Once you reach the line that contains "export SYNTH_SLANG_ARGS = --single-unit", retype it and each later line exactly as written, stopping only at the end of the listing.

Material provided
============================================================
--- config.mk ---
export PLATFORM = sky130hd
export DESIGN_NAME = cpac_mulq
export DESIGN_NICKNAME = d
export VERILOG_FILES = /design/src/rtl/cpac_pkg.sv /design/src/rtl/cpac_mulq.sv
export SDC_FILE = /design/constraint.sdc
export NUM_CORES = 2
export LEC_CHECK = 0
export BUFFER_PORTS_ARGS = -buffer_cell sky130_fd_sc_hd__buf_2
export CAP_MARGIN = 20
export CORE_ASPECT_RATIO = 2
export CORE_MARGIN = 2
export CORE_UTILIZATION = 55
export DETAILED_ROUTE_END_ITERATION = 16
export PLACE_DENSITY = 0.72
export SYNTH_ARGS = -nofsm -noshare
export SYNTH_HDL_FRONTEND = slang
export SYNTH_SLANG_ARGS = --single-unit
--- constraint.sdc ---
create_clock -name clk -period 14.9 [get_ports clk]
set_clock_uncertainty 0.2 [all_clocks]
set_input_delay 1.49 -clock clk [delete_from_list [all_inputs] [get_ports clk]]
set_output_delay 1.49 -clock clk [all_outputs]
set_load 0.005 [all_outputs]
============================================================
Reply
export SYNTH_SLANG_ARGS = --single-unit
--- constraint.sdc ---
create_clock -name clk -period 14.9 [get_ports clk]
set_clock_uncertainty 0.2 [all_clocks]
set_input_delay 1.49 -clock clk [delete_from_list [all_inputs] [get_ports clk]]
set_output_delay 1.49 -clock clk [all_outputs]
set_load 0.005 [all_outputs]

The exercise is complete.